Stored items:
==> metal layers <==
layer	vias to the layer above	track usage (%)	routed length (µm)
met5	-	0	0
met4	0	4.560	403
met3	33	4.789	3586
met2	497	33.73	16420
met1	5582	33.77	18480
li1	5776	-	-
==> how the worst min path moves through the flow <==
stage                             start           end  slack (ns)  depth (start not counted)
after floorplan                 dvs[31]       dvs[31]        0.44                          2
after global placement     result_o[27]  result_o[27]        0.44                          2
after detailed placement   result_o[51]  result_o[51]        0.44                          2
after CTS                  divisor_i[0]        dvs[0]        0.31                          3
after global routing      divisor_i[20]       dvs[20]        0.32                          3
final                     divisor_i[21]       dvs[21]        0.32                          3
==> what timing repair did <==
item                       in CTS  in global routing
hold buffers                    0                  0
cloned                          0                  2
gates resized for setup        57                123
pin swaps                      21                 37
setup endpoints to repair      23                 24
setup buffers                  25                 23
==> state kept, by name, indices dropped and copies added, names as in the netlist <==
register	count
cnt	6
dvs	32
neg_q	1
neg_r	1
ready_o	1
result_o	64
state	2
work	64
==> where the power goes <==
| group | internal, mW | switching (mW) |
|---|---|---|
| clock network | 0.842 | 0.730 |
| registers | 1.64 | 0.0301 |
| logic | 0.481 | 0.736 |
**src/rtl/iserdes_pkg.sv**
```systemverilog
// -----------------------------------------------------------------------------
// iserdes_pkg
// Shared definitions for the ISERDES word aligner:
//   - nibble / word geometry constants
//   - aligner FSM state encoding
//   - small helper for the wrapping nibble index
// No ports (package).
// -----------------------------------------------------------------------------
package iserdes_pkg;

  localparam int NIBBLE_W         = 4;
  localparam int WORD_W           = 16;
  localparam int NIBBLES_PER_WORD = WORD_W / NIBBLE_W;
  localparam int NIB_IDX_W        = 2;

  typedef enum logic [2:0] {
    ST_IDLE   = 3'd0,
    ST_CHECK  = 3'd1,
    ST_SLIP   = 3'd2,
    ST_WAIT   = 3'd3,
    ST_LOCKED = 3'd4
  } state_e;

  // Index into the word being assembled; wraps 3 -> 0 by width.
  function automatic logic [NIB_IDX_W-1:0] nib_idx_inc(input logic [NIB_IDX_W-1:0] idx);
    return idx + 1'b1;
  endfunction

endpackage

```
**src/rtl/iserdes_nibble_packer.sv**
```systemverilog
// -----------------------------------------------------------------------------
// iserdes_nibble_packer
// Collects four consecutive nibbles into a 16-bit word. The first nibble lands
// in bits [3:0], the fourth in [15:12]. The word register and its valid pulse
// update on the clock after the fourth nibble is pushed.
// Ports:
//   clk           clock
//   resetb        asynchronous active-low reset
//   i_clear       drop any partial word and restart at nibble 0
//   i_push        accept i_nibble this cycle (ignored while i_clear is high)
//   i_nibble      nibble to store
//   o_word        last completed word (held between completions)
//   o_word_valid  one-cycle pulse when o_word updates
// -----------------------------------------------------------------------------
module iserdes_nibble_packer
  import iserdes_pkg::*;
(
  input  logic                clk,
  input  logic                resetb,
  input  logic                i_clear,
  input  logic                i_push,
  input  logic [NIBBLE_W-1:0] i_nibble,
  output logic [WORD_W-1:0]   o_word,
  output logic                o_word_valid
);

  logic [NIB_IDX_W-1:0] r_idx;
  logic [NIBBLE_W-1:0]  r_nib [NIBBLES_PER_WORD-1];
  logic [WORD_W-1:0]    r_word;
  logic                 r_word_valid;

  logic                 w_push;
  logic                 w_last;
  logic [WORD_W-1:0]    w_word_next;

  assign w_push = i_push && !i_clear;
  assign w_last = (r_idx == NIB_IDX_W'(NIBBLES_PER_WORD - 1));

  always_ff @(posedge clk or negedge resetb) begin
    if (!resetb) begin
      r_idx <= '0;
    end else if (i_clear) begin
      r_idx <= '0;
    end else if (i_push) begin
      r_idx <= nib_idx_inc(r_idx);
    end
  end

  // Only the first three nibbles need storage; the fourth is taken straight
  // from the input when the word is committed.
  genvar gi;
  generate
    for (gi = 0; gi < NIBBLES_PER_WORD - 1; gi++) begin : g_nib
      always_ff @(posedge clk or negedge resetb) begin
        if (!resetb) begin
          r_nib[gi] <= '0;
        end else if (w_push && (r_idx == NIB_IDX_W'(gi))) begin
          r_nib[gi] <= i_nibble;
        end
      end
      assign w_word_next[gi*NIBBLE_W +: NIBBLE_W] = r_nib[gi];
    end
  endgenerate

  assign w_word_next[WORD_W-1 -: NIBBLE_W] = i_nibble;

  always_ff @(posedge clk or negedge resetb) begin
    if (!resetb) begin
      r_word       <= '0;
      r_word_valid <= 1'b0;
    end else begin
      r_word_valid <= w_push && w_last;
      if (w_push && w_last) begin
        r_word <= w_word_next;
      end
    end
  end

  assign o_word       = r_word;
  assign o_word_valid = r_word_valid;

endmodule

```
**src/rtl/iserdes_word_aligner.sv**
```systemverilog
// -----------------------------------------------------------------------------
// iserdes_word_aligner
// Trains a 1:4 deserializer onto a known nibble pattern by pulsing BITSLIP
// until TRAIN_PATTERN is seen LOCK_COUNT times in a row, then assembles
// 16-bit words from the aligned nibble stream.
// Ports:
//   clk         CLKDIV-domain clock
//   resetb      asynchronous active-low reset
//   enable      level; low parks the aligner in IDLE
//   realign     one-cycle pulse; restarts training from any state
//   din         nibble from deserializer, din[0] oldest bit
//   din_valid   din qualifier; counters only advance when high
//   bitslip     one-cycle pulse to the deserializer BITSLIP input
//   locked      high while aligned
//   fail        sticky: a full cycle of 4 slips passed without lock
//   dout        assembled word, first nibble in [3:0]
//   dout_valid  one-cycle pulse when dout updates
//   slip_cnt    slips issued in the current training attempt, mod 4
// -----------------------------------------------------------------------------
module iserdes_word_aligner
  import iserdes_pkg::*;
#(
  parameter logic [NIBBLE_W-1:0] TRAIN_PATTERN = 4'hA,
  parameter int                  LOCK_COUNT    = 8,
  parameter int                  SLIP_WAIT     = 3
) (
  input  logic                clk,
  input  logic                resetb,
  input  logic                enable,
  input  logic                realign,
  input  logic [NIBBLE_W-1:0] din,
  input  logic                din_valid,
  output logic                bitslip,
  output logic                locked,
  output logic                fail,
  output logic [WORD_W-1:0]   dout,
  output logic                dout_valid,
  output logic [1:0]          slip_cnt
);

  localparam logic [7:0] MATCH_LAST = 8'(LOCK_COUNT - 1);
  localparam logic [3:0] WAIT_LAST  = 4'(SLIP_WAIT - 1);

  state_e     r_state;
  logic [7:0] r_match_cnt;
  logic [3:0] r_wait_cnt;
  logic [1:0] r_slip_cnt;
  logic       r_fail;
  logic       r_bitslip;
  logic       r_locked;

  state_e     w_state_next;
  logic [7:0] w_match_next;
  logic [3:0] w_wait_next;
  logic [1:0] w_slip_next;
  logic       w_fail_next;

  logic       w_pack_push;
  logic       w_pack_clear;

  always_comb begin
    w_state_next = r_state;
    w_match_next = r_match_cnt;
    w_wait_next  = r_wait_cnt;
    w_slip_next  = r_slip_cnt;
    w_fail_next  = r_fail;

    if (!enable) begin
      // slip_cnt and fail survive a disable; only realign/reset clear them.
      w_state_next = ST_IDLE;
      w_match_next = '0;
      w_wait_next  = '0;
    end else if (realign) begin
      w_state_next = ST_CHECK;
      w_match_next = '0;
      w_wait_next  = '0;
      w_slip_next  = '0;
      w_fail_next  = 1'b0;
    end else begin
      case (r_state)
        ST_IDLE: begin
          w_state_next = ST_CHECK;
          w_match_next = '0;
          w_wait_next  = '0;
        end
        ST_CHECK: begin
          if (din_valid) begin
            if (din == TRAIN_PATTERN) begin
              if (r_match_cnt == MATCH_LAST) begin
                w_state_next = ST_LOCKED;
                w_match_next = '0;
              end else begin
                w_match_next = r_match_cnt + 8'd1;
              end
            end else begin
              w_state_next = ST_SLIP;
              w_match_next = '0;
              w_slip_next  = r_slip_cnt + 2'd1;
              // A fourth slip means every phase was tried once.
              if (r_slip_cnt == 2'd3) begin
                w_fail_next = 1'b1;
              end
            end
          end
        end
        ST_SLIP: begin
          // Lasts exactly one cycle regardless of din_valid.
          w_state_next = ST_WAIT;
          w_wait_next  = '0;
        end
        ST_WAIT: begin
          if (din_valid) begin
            if (r_wait_cnt == WAIT_LAST) begin
              w_state_next = ST_CHECK;
              w_wait_next  = '0;
              w_match_next = '0;
            end else begin
              w_wait_next = r_wait_cnt + 4'd1;
            end
          end
        end
        ST_LOCKED: begin
          w_state_next = ST_LOCKED;
        end
        default: begin
          w_state_next = ST_IDLE;
        end
      endcase
    end
  end

  always_ff @(posedge clk or negedge resetb) begin
    if (!resetb) begin
      r_state     <= ST_IDLE;
      r_match_cnt <= '0;
      r_wait_cnt  <= '0;
      r_slip_cnt  <= '0;
      r_fail      <= 1'b0;
      r_bitslip   <= 1'b0;
      r_locked    <= 1'b0;
    end else begin
      r_state     <= w_state_next;
      r_match_cnt <= w_match_next;
      r_wait_cnt  <= w_wait_next;
      r_slip_cnt  <= w_slip_next;
      r_fail      <= w_fail_next;
      // Decoding the next state keeps these outputs registered yet aligned
      // with the state they describe.
      r_bitslip   <= (w_state_next == ST_SLIP);
      r_locked    <= (w_state_next == ST_LOCKED);
    end
  end

  // Realign or disable in the same cycle as the fourth nibble discards it.
  assign w_pack_push  = enable && !realign && din_valid && (r_state == ST_LOCKED);
  assign w_pack_clear = !enable || realign || (r_state != ST_LOCKED);

  iserdes_nibble_packer u_packer (
    .clk          (clk),
    .resetb       (resetb),
    .i_clear      (w_pack_clear),
    .i_push       (w_pack_push),
    .i_nibble     (din),
    .o_word       (dout),
    .o_word_valid (dout_valid)
  );

  assign bitslip  = r_bitslip;
  assign locked   = r_locked;
  assign fail     = r_fail;
  assign slip_cnt = r_slip_cnt;

endmodule

```
### src/rtl/minterm_lut_eval_pkg.sv
// Shared defaults and state encoding for the minterm LUT evaluator.
package minterm_lut_eval_pkg;

    localparam int unsigned N_IN_DEFAULT = 5;
    localparam logic [31:0] INIT_DEFAULT = 32'h0A3E_8C4C;

    typedef enum logic [1:0] {
        IDLE,
        SWEEP,
        DONE
    } state_t;

endpackage

### src/rtl/minterm_table.sv
// 2^N_IN-bit truth table: one write port, two asynchronous read ports.
module minterm_table import minterm_lut_eval_pkg::*; #(
    parameter int unsigned            N_IN = N_IN_DEFAULT,
    parameter logic [(2**N_IN)-1:0]   INIT = INIT_DEFAULT
) (
    input  logic            clk,
    input  logic            rst_n,
    input  logic            wr_en,
    input  logic [N_IN-1:0] wr_addr,
    input  logic            wr_bit,
    input  logic [N_IN-1:0] eval_addr,
    output logic            eval_bit,
    input  logic [N_IN-1:0] sweep_addr,
    output logic            sweep_bit
);

    logic [(2**N_IN)-1:0] tbl;

    // Table storage: reloads INIT on reset, single-bit write otherwise.
    always_ff @(posedge clk or negedge rst_n) begin
        if (!rst_n) begin
            tbl <= INIT;
        end else if (wr_en) begin
            tbl[wr_addr] <= wr_bit;
        end
    end

    assign eval_bit  = tbl[eval_addr];
    assign sweep_bit = tbl[sweep_addr];

endmodule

(Task description) Retype exactly the lines of the data above, starting at its first line and finishing with the line that has "(start not counted)" in it.

(Answer to the exercise)
==> metal layers <==
layer	vias to the layer above	track usage (%)	routed length (µm)
met5	-	0	0
met4	0	4.560	403
met3	33	4.789	3586
met2	497	33.73	16420
met1	5582	33.77	18480
li1	5776	-	-
==> how the worst min path moves through the flow <==
stage                             start           end  slack (ns)  depth (start not counted)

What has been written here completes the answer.